Supply the number of lines in the listing below in which the word "high" occurs, and nothing else.
• • • • •
**config.mk**
```make
export PLATFORM = sky130hd
export DESIGN_NAME = frame_packager_flat
export DESIGN_NICKNAME = d
export VERILOG_FILES = /design/src/rtl/frame_packager_pkg.sv /design/src/rtl/frame_packager_if.sv /design/src/rtl/packager_sync_fifo.sv /design/src/rtl/frame_packager.sv /design/src/flat_wrapper.sv
export SDC_FILE = /design/constraint.sdc
export NUM_CORES = 1
export LEC_CHECK = 0
export CAP_MARGIN = 15
export CORE_MARGIN = 5
export CORE_UTILIZATION = 40
export CTS_BUF_LIST = sky130_fd_sc_hd__clkbuf_2 sky130_fd_sc_hd__clkbuf_4 sky130_fd_sc_hd__clkbuf_8
export DETAILED_ROUTE_END_ITERATION = 6
export PLACE_DENSITY = 0.56
export SLEW_MARGIN = 25
export SYNTH_ARGS = -nofsm -noshare
export SYNTH_HDL_FRONTEND = slang
export SYNTH_SLANG_ARGS = --single-unit
export TNS_END_PERCENT = 1
```
**constraint.sdc**
```tcl
create_clock -name i_video_clk -period 10.6 [get_ports i_video_clk]
set_input_delay 1.06 -clock i_video_clk [delete_from_list [all_inputs] [get_ports i_video_clk]]
set_output_delay 1.06 -clock i_video_clk [all_outputs]
set_load 0.005 [all_outputs]
```
**src/rtl/frame_packager_pkg.sv**
```systemverilog
// Shared types and helpers for the frame packager: FSM state encoding and FIFO entry sizing.
// Latency: n/a (declarations only).
// Backpressure: n/a (declarations only).
package frame_packager_pkg;

    typedef enum logic [2:0] {
        ST_IDLE    = 3'd0,
        ST_ARMED   = 3'd1,
        ST_CAPTURE = 3'd2,
        ST_FLUSH   = 3'd3,
        ST_DONE    = 3'd4
    } fp_state_e;

`ifdef FRAME_PACKAGER_TUSER_EN
    localparam int TUSER_BITS = 1;
`else
    localparam int TUSER_BITS = 0;
`endif

    // One FIFO entry carries the pixel beat, the frame-tlast flag and, optionally, tuser.
    function automatic int fifo_entry_width(input int data_width);
        return data_width + 1 + TUSER_BITS;
    endfunction

endpackage

```
**src/rtl/frame_packager_if.sv**
```systemverilog
// Video-in / AXI-Stream-out bundle of the frame packager.
// Latency: n/a (wiring only).
// Backpressure: video_ready throttles the source, m_axis_tready throttles the packager.
// The slave modport is the packager's view; master is the surrounding environment's view.
// m_axis_tuser exists only when FRAME_PACKAGER_TUSER_EN is defined.
interface frame_packager_if #(
    parameter int DATA_WIDTH = 8
);
    logic [DATA_WIDTH-1:0] video_data;
    logic                  video_valid;
    logic                  video_ready;
    logic                  video_start_frame;
    logic                  video_tlast;
    logic [DATA_WIDTH-1:0] m_axis_tdata;
    logic                  m_axis_tvalid;
    logic                  m_axis_tlast;
    logic                  m_axis_tready;
`ifdef FRAME_PACKAGER_TUSER_EN
    logic                  m_axis_tuser;

    modport slave (
        input  video_data, video_valid, video_start_frame, video_tlast,
        output video_ready,
        output m_axis_tdata, m_axis_tvalid, m_axis_tlast, m_axis_tuser,
        input  m_axis_tready
    );

    modport master (
        output video_data, video_valid, video_start_frame, video_tlast,
        input  video_ready,
        input  m_axis_tdata, m_axis_tvalid, m_axis_tlast, m_axis_tuser,
        output m_axis_tready
    );
`else
    modport slave (
        input  video_data, video_valid, video_start_frame, video_tlast,
        output video_ready,
        output m_axis_tdata, m_axis_tvalid, m_axis_tlast,
        input  m_axis_tready
    );

    modport master (
        output video_data, video_valid, video_start_frame, video_tlast,
        input  video_ready,
        input  m_axis_tdata, m_axis_tvalid, m_axis_tlast,
        output m_axis_tready
    );
`endif
endinterface

```
**src/rtl/packager_sync_fifo.sv**
```systemverilog
// Single-clock first-word-fall-through FIFO with a registered output stage.
// Latency: entry written at edge N appears on o_rd_* after edge N+1 when the FIFO was empty.
// Backpressure: o_full from the registered count; output holds while i_rd_rdy is low.
// Ports: i_clk/i_rst (sync, active-high); i_wr_vld/i_wr_dat write side;
//        o_rd_vld/o_rd_dat/i_rd_rdy read side; o_full/o_empty/o_count status.
module packager_sync_fifo #(
    parameter int WIDTH = 9,
    parameter int DEPTH = 16
) (
    input  logic                     i_clk,
    input  logic                     i_rst,
    input  logic                     i_wr_vld,
    input  logic [WIDTH-1:0]         i_wr_dat,
    output logic                     o_rd_vld,
    output logic [WIDTH-1:0]         o_rd_dat,
    input  logic                     i_rd_rdy,
    output logic                     o_full,
    output logic                     o_empty,
    output logic [$clog2(DEPTH):0]   o_count
);
    localparam int AW = $clog2(DEPTH);
    localparam int CW = AW + 1;

    logic [WIDTH-1:0] r_mem [DEPTH];
    logic [AW-1:0]    r_wr_ptr;
    logic [AW-1:0]    r_rd_ptr;
    // Total occupancy: entries in r_mem plus the one held in the output register.
    logic [CW-1:0]    r_count;
    logic             r_out_vld;
    logic [WIDTH-1:0] r_out_dat;

    logic             w_wr;
    logic             w_rd;
    logic [CW-1:0]    w_mem_cnt;
    logic             w_load;

    assign w_wr      = i_wr_vld & ~o_full;
    assign w_rd      = r_out_vld & i_rd_rdy;
    assign w_mem_cnt = r_count - CW'(r_out_vld);
    // Refill the output register whenever it is free or being consumed this cycle.
    assign w_load    = (w_mem_cnt != '0) & (~r_out_vld | w_rd);

    always_ff @(posedge i_clk) begin
        if (w_wr) begin
            r_mem[r_wr_ptr] <= i_wr_dat;
        end
    end

    always_ff @(posedge i_clk) begin
        if (i_rst) begin
            r_wr_ptr  <= '0;
            r_rd_ptr  <= '0;
            r_count   <= '0;
            r_out_vld <= 1'b0;
            r_out_dat <= '0;
        end else begin
            if (w_wr) begin
                r_wr_ptr <= r_wr_ptr + 1'b1;
            end
            if (w_load) begin
                r_out_dat <= r_mem[r_rd_ptr];
                r_rd_ptr  <= r_rd_ptr + 1'b1;
                r_out_vld <= 1'b1;
            end else if (w_rd) begin
                r_out_vld <= 1'b0;
            end
            r_count <= r_count + CW'(w_wr) - CW'(w_rd);
        end
    end

    assign o_rd_vld = r_out_vld;
    assign o_rd_dat = r_out_dat;
    assign o_full   = (r_count == CW'(DEPTH));
    assign o_empty  = (r_count == '0);
    assign o_count  = r_count;

endmodule

```
**src/rtl/frame_packager.sv**
```systemverilog
// Captures line_count video lines from a start-of-frame marker into an AXI-Stream frame.
// Latency: beat accepted at edge N leaves on m_axis_* after edge N+1 when the buffer is empty.
// Backpressure: m_axis_tready stalls the output; video_ready drops only while capturing with a full buffer.
// Ports: i_video_clk, i_video_reset/i_soft_reset (sync, active-high), i_enable, i_continuous,
//        i_line_count; io_bus carries video_* in and m_axis_* out; o_t_last_count, o_busy,
//        o_frame_done (one-cycle pulse), o_aborted (sticky).
// Optional: FRAME_PACKAGER_TUSER_EN adds m_axis_tuser flagging the start-of-frame beat.
module frame_packager
    import frame_packager_pkg::*;
#(
    parameter int DATA_WIDTH  = 8,
    parameter int FIFO_DEPTH  = 16,
    parameter int COUNT_WIDTH = 32
) (
    input  logic                   i_video_clk,
    input  logic                   i_video_reset,
    input  logic                   i_soft_reset,
    input  logic                   i_enable,
    input  logic                   i_continuous,
    input  logic [COUNT_WIDTH-1:0] i_line_count,
    frame_packager_if.slave        io_bus,
    output logic [COUNT_WIDTH-1:0] o_t_last_count,
    output logic                   o_busy,
    output logic                   o_frame_done,
    output logic                   o_aborted
);
    localparam int EW = fifo_entry_width(DATA_WIDTH);
    localparam int FCW = $clog2(FIFO_DEPTH) + 1;

    fp_state_e              r_state;
    fp_state_e              w_next_state;
    logic [COUNT_WIDTH-1:0] r_t_last_count;
    logic                   r_aborted;
    logic                   r_frame_done;

    logic                   w_rst;
    logic [COUNT_WIDTH-1:0] w_target;
    logic [COUNT_WIDTH-1:0] w_cnt_inc;
    logic                   w_start;
    logic                   w_start_last;
    logic                   w_cap_accept;
    logic                   w_cap_line_end;
    logic                   w_cap_last;

    logic                   w_video_ready;
    logic                   w_fifo_wr;
    logic                   w_last_bit;
    logic [EW-1:0]          w_wr_entry;
    logic [EW-1:0]          w_rd_entry;
    logic                   w_rd_vld;
    logic                   w_fifo_full;
    logic                   w_fifo_empty;
    logic [FCW-1:0]         w_fifo_count;

    assign w_rst    = i_video_reset | i_soft_reset;
    assign w_target = (i_line_count == '0) ? COUNT_WIDTH'(1) : i_line_count;
    // Saturating increment of the completed-line counter.
    assign w_cnt_inc = (r_t_last_count == '1) ? r_t_last_count
                                              : r_t_last_count + COUNT_WIDTH'(1);

    // Outside CAPTURE the source is never stalled, so the start beat needs no ready term.
    assign w_start        = (r_state == ST_ARMED) & i_enable & io_bus.video_valid
                          & io_bus.video_start_frame;
    // A one-line frame can finish on its own start beat.
    assign w_start_last   = w_start & io_bus.video_tlast & (w_target == COUNT_WIDTH'(1));
    assign w_cap_accept   = (r_state == ST_CAPTURE) & io_bus.video_valid & ~w_fifo_full;
    assign w_cap_line_end = w_cap_accept & io_bus.video_tlast;
    assign w_cap_last     = w_cap_line_end & (w_cnt_inc == w_target);

    always_ff @(posedge i_video_clk) begin
        if (w_rst) begin
            r_state <= ST_IDLE;
        end else begin
            r_state <= w_next_state;
        end
    end

    always_comb begin
        w_next_state = r_state;
        case (r_state)
            ST_IDLE: begin
                if (i_enable) w_next_state = ST_ARMED;
            end
            ST_ARMED: begin
                if (!i_enable)         w_next_state = ST_IDLE;
                else if (w_start_last) w_next_state = ST_FLUSH;
                else if (w_start)      w_next_state = ST_CAPTURE;
            end
            ST_CAPTURE: begin
                if (!i_enable || w_cap_last) w_next_state = ST_FLUSH;
            end
            ST_FLUSH: begin
                if (w_fifo_count == '0) begin
                    if (i_continuous && i_enable) w_next_state = ST_ARMED;
                    else if (i_enable)            w_next_state = ST_DONE;
                    else                          w_next_state = ST_IDLE;
                end
            end
            ST_DONE: begin
                if (!i_enable) w_next_state = ST_IDLE;
            end
            default: w_next_state = ST_IDLE;
        endcase
    end

    always_comb begin
        w_video_ready = 1'b1;
        w_fifo_wr     = 1'b0;
        w_last_bit    = 1'b0;
        case (r_state)
            ST_ARMED: begin
                w_fifo_wr  = w_start;
                w_last_bit = w_start_last;
            end
            ST_CAPTURE: begin
                w_video_ready = ~w_fifo_full;
                w_fifo_wr     = w_cap_accept;
                w_last_bit    = w_cap_last;
            end
            default: begin
                w_video_ready = 1'b1;
            end
        endcase
    end

    always_ff @(posedge i_video_clk) begin
        if (w_rst) begin
            r_t_last_count <= '0;
            r_aborted      <= 1'b0;
            r_frame_done   <= 1'b0;
        end else begin
            r_frame_done <= w_rd_vld & io_bus.m_axis_tready & w_rd_entry[DATA_WIDTH];
            if (w_start) begin
                r_t_last_count <= io_bus.video_tlast ? COUNT_WIDTH'(1) : '0;
                r_aborted      <= 1'b0;
            end else if (w_cap_line_end) begin
                r_t_last_count <= w_cnt_inc;
            end
            if ((r_state == ST_CAPTURE) && !i_enable) begin
                r_aborted <= 1'b1;
            end
        end
    end

`ifdef FRAME_PACKAGER_TUSER_EN
    assign w_wr_entry = {w_start, w_last_bit, io_bus.video_data};
    assign io_bus.m_axis_tuser = w_rd_entry[DATA_WIDTH+1];
`else
    assign w_wr_entry = {w_last_bit, io_bus.video_data};
`endif

    packager_sync_fifo #(
        .WIDTH (EW),
        .DEPTH (FIFO_DEPTH)
    ) u_fifo (
        .i_clk    (i_video_clk),
        .i_rst    (w_rst),
        .i_wr_vld (w_fifo_wr),
        .i_wr_dat (w_wr_entry),
        .o_rd_vld (w_rd_vld),
        .o_rd_dat (w_rd_entry),
        .i_rd_rdy (io_bus.m_axis_tready),
        .o_full   (w_fifo_full),
        .o_empty  (w_fifo_empty),
        .o_count  (w_fifo_count)
    );

    assign io_bus.video_ready   = w_video_ready;
    assign io_bus.m_axis_tvalid = w_rd_vld;
    assign io_bus.m_axis_tdata  = w_rd_entry[DATA_WIDTH-1:0];
    assign io_bus.m_axis_tlast  = w_rd_entry[DATA_WIDTH];

    assign o_t_last_count = r_t_last_count;
    assign o_aborted      = r_aborted;
    assign o_frame_done   = r_frame_done;
    assign o_busy         = ((r_state != ST_IDLE) && (r_state != ST_DONE)) || !w_fifo_empty;

endmodule

```
**src/flat_wrapper.sv**
```systemverilog
// flat-port wrapper written by rule: the top's interface ports become plain ports
module frame_packager_flat import frame_packager_pkg::*;
#(
    parameter int DATA_WIDTH  = 8,
    parameter int FIFO_DEPTH  = 16,
    parameter int COUNT_WIDTH = 32
)
  (i_video_clk, i_video_reset, i_soft_reset, i_enable, i_continuous, i_line_count, o_t_last_count, o_busy, o_frame_done, o_aborted, io_bus_video_data, io_bus_video_valid, io_bus_video_start_frame, io_bus_video_tlast, io_bus_video_ready, io_bus_m_axis_tdata, io_bus_m_axis_tvalid, io_bus_m_axis_tlast, io_bus_m_axis_tready);
  frame_packager_if #(.DATA_WIDTH(DATA_WIDTH)) io_bus_i ();
  input  logic i_video_clk;
  input  logic i_video_reset;
  input  logic i_soft_reset;
  input  logic i_enable;
  input  logic i_continuous;
  input  logic [COUNT_WIDTH-1:0] i_line_count;
  output logic [COUNT_WIDTH-1:0] o_t_last_count;
  output logic o_busy;
  output logic o_frame_done;
  output logic o_aborted;
  input wire logic [$bits(io_bus_i.video_data)-1:0] io_bus_video_data;
  input wire logic [$bits(io_bus_i.video_valid)-1:0] io_bus_video_valid;
  input wire logic [$bits(io_bus_i.video_start_frame)-1:0] io_bus_video_start_frame;
  input wire logic [$bits(io_bus_i.video_tlast)-1:0] io_bus_video_tlast;
  output wire logic [$bits(io_bus_i.video_ready)-1:0] io_bus_video_ready;
  output wire logic [$bits(io_bus_i.m_axis_tdata)-1:0] io_bus_m_axis_tdata;
  output wire logic [$bits(io_bus_i.m_axis_tvalid)-1:0] io_bus_m_axis_tvalid;
  output wire logic [$bits(io_bus_i.m_axis_tlast)-1:0] io_bus_m_axis_tlast;
  input wire logic [$bits(io_bus_i.m_axis_tready)-1:0] io_bus_m_axis_tready;
  assign io_bus_i.video_data = io_bus_video_data;
  assign io_bus_i.video_valid = io_bus_video_valid;
  assign io_bus_i.video_start_frame = io_bus_video_start_frame;
  assign io_bus_i.video_tlast = io_bus_video_tlast;
  assign io_bus_video_ready = io_bus_i.video_ready;
  assign io_bus_m_axis_tdata = io_bus_i.m_axis_tdata;
  assign io_bus_m_axis_tvalid = io_bus_i.m_axis_tvalid;
  assign io_bus_m_axis_tlast = io_bus_i.m_axis_tlast;
  assign io_bus_i.m_axis_tready = io_bus_m_axis_tready;
  frame_packager #(.DATA_WIDTH(DATA_WIDTH), .FIFO_DEPTH(FIFO_DEPTH), .COUNT_WIDTH(COUNT_WIDTH)) u_core (.i_video_clk(i_video_clk), .i_video_reset(i_video_reset), .i_soft_reset(i_soft_reset), .i_enable(i_enable), .i_continuous(i_continuous), .i_line_count(i_line_count), .io_bus(io_bus_i), .o_t_last_count(o_t_last_count), .o_busy(o_busy), .o_frame_done(o_frame_done), .o_aborted(o_aborted));
endmodule
```
# Yosys cells after proc, flatten, opt, wreduce, memory -nomap -nowiden
# Memory sizes are Yosys's and may differ from the RTL's. A register that Yosys moved wholly into a read port is not among the register bits.
# Index checks and enable logic that the tools add are counted.
[word_totals]
regBits = 51
ramBits = 144
in_bits = 49
output_inout_bits = 46
elab_cells = 86
n_memories = 1
[mem_list]
columns = ["name", "depth", "width", "read_ports", "rd_clocked_by_memory_dff", "write_ports", "line", "text"]
rows = [
  ["u_core.u_fifo.r_mem", 16, 9, 1, 1, 1, "packager_sync_fifo.sv:24", "logic [WIDTH-1:0] r_mem [DEPTH];"],
]
[op_classes]
add_sub_neg = 6
eq_ne = 14
muxes = 24
bitwise = 17
reduce_logical = 16
[ops]
columns = ["op", "n"]
rows = [
  ["two-way mux 32 bit", 4],
  ["adder 32 x 1 -> 32 bit, second input constant", 1],
  ["== test 32 x 1 -> 1 bit, second input constant", 1],
  ["== test 32 bit", 1],
  ["== test 32 bit, second input constant", 1],
  ["logical NOT 32 bit", 1],
  ["two-way mux 3 bit", 9],
  ["one-hot mux 3 bit (5 select lines)", 1],
  ["AND 1 bit", 13],
  ["subtractor 5 x 1 -> 5 bit", 2],
  ["adder 4 x 1 -> 4 bit, second input constant", 2],
  ["two-way mux 1 bit", 8],
  ["== test 3 x 2 -> 1 bit, second input constant", 2],
  ["inequality test 2 bit, second input constant", 3],
  ["nonzero test 2 bit", 3],
  ["adder 5 x 1 -> 5 bit", 1],
  ["== test 5 bit, second input constant", 1],
  ["logical NOT 5 bit", 1],
  ["AND reduction 5 bit", 1],
  ["nonzero test 5 bit", 1],
  ["inequality test 4 x 2 -> 1 bit, second input constant", 1],
  ["one-hot mux 1 bit (2 select lines)", 2],
  ["== test 3 x 1 -> 1 bit, second input constant", 1],
  ["== test 3 bit, second input constant", 1],
  ["9 further kinds", 15],
]

# Logic depth before layout (Yosys ltp)
[logic_depth]
ltp_word = 9
ltp_mapped = 17
depth_no_buf = 15

# By module
# From an unflattened synthesis, not the netlist that was laid out.
[hier_totals]
cells_unflattened = 873
hier_area_um2 = 10247.3
[modules_own_cells]
columns = ["mod", "n_inst", "cells_each", "area_each_um2", "seq_area_each_um2"]
rows = [
  ["packager_sync_fifo", 1, 398, 6825.3, 4784.6],
  ["frame_packager", 1, 475, 3422.0, 740.7],
]

# Least setup slack after synthesis
# OpenSTA, ideal clock, no wires.
[synth_path]
kind = "in2reg"
startpoint = "in i_enable"
endpoint = "reg u_core.u_fifo.r_count[4] (netlist: u_core.u_fifo.o_count[4])"
setup_time_ns = 0.132
arrival_ns = 3.709
t_required_ns = 10.468
slack_ns = 6.759
cell_stages = 16
path_cell_list = "nor4bb_1 > and2_1 > clkbuf_1 > a31oi_1 > nor3_1 > inv_1 > ha_1 > inv_1 > ha_1 > inv_1 > fa_1 > nor2_1 > nor2_1 > nor2_1 > or3_1 > a21oi_1"
[synth_between]
elab_chain_cells = 7
[synth_lines]
columns = ["item", "line", "text"]
rows = [
  ["from (decl)", "flat_wrapper.sv:13", "input logic i_enable;"],
  ["AND 1 bit (2 in series)", "frame_packager.sv:62", "assign w_start = (r_state == ST_ARMED) & i_enable & io_bus.video_valid"],
  ["AND 1 bit", "frame_packager.sv:63", "& io_bus.video_start_frame;"],
  ["one-hot mux 1 bit (2 select lines)", "frame_packager.sv:110", "case (r_state)"],
  ["AND 1 bit", "packager_sync_fifo.sv:37", "assign w_wr = i_wr_vld & ~o_full;"],
  ["adder 5 x 1 -> 5 bit", "packager_sync_fifo.sv:67", "r_count <= r_count + CW'(w_wr) - CW'(w_rd);"],
  ["subtractor 5 x 1 -> 5 bit", "packager_sync_fifo.sv:67", ""],
  ["to (signal assigned)", "packager_sync_fifo.sv:67", ""],
  ["to (decl)", "packager_sync_fifo.sv:28", "logic [CW-1:0] r_count;"],
]
# No other way between the ends.
# A chain may end at the register's enable or synchronous reset.

# Worst setup path after layout
[layout_path]
startpoint = "reg u_core.r_t_last_count[0] (netlist: u_core.o_t_last_count[0])"
endpoint = "mem u_core.u_fifo.r_mem[14][8] (data pin)"
[layout_between]
elab_chain_cells = 5
elab_cells_between_ends = 6
classes_between = "add/sub: 1; eq/ne: 2; mux: 2; bitwise: 1"
[layout_lines]
columns = ["item", "line", "text"]
rows = [
  ["from (decl)", "frame_packager.sv:32", "logic [COUNT_WIDTH-1:0] r_t_last_count;"],
  ["from (signal assigned)", "frame_packager.sv:134", "r_t_last_count <= io_bus.video_tlast ? COUNT_WIDTH'(1) : '0;"],
  ["from (signal assigned)", "frame_packager.sv:137", "r_t_last_count <= w_cnt_inc;"],
  ["adder 32 x 1 -> 32 bit or == test 32 bit (tied branches)", "frame_packager.sv:59, frame_packager.sv:58", ""],
  ["two-way mux 32 bit *", "frame_packager.sv:58", "assign w_cnt_inc = (r_t_last_count == '1) ? r_t_last_count"],
  ["== test 32 bit *", "frame_packager.sv:68", "assign w_cap_last = w_cap_line_end & (w_cnt_inc == w_target);"],
  ["AND 1 bit *", "frame_packager.sv:68", ""],
  ["one-hot mux 1 bit (2 select lines) *", "frame_packager.sv:110", ""],
  ["named net u_core.w_last_bit", "frame_packager.sv:47", "logic w_last_bit;"],
  ["to (decl)", "packager_sync_fifo.sv:24", ""],
]
# The timed path passes the listed nets; every way through them passes the cells marked *.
• • • • •
Reply:
2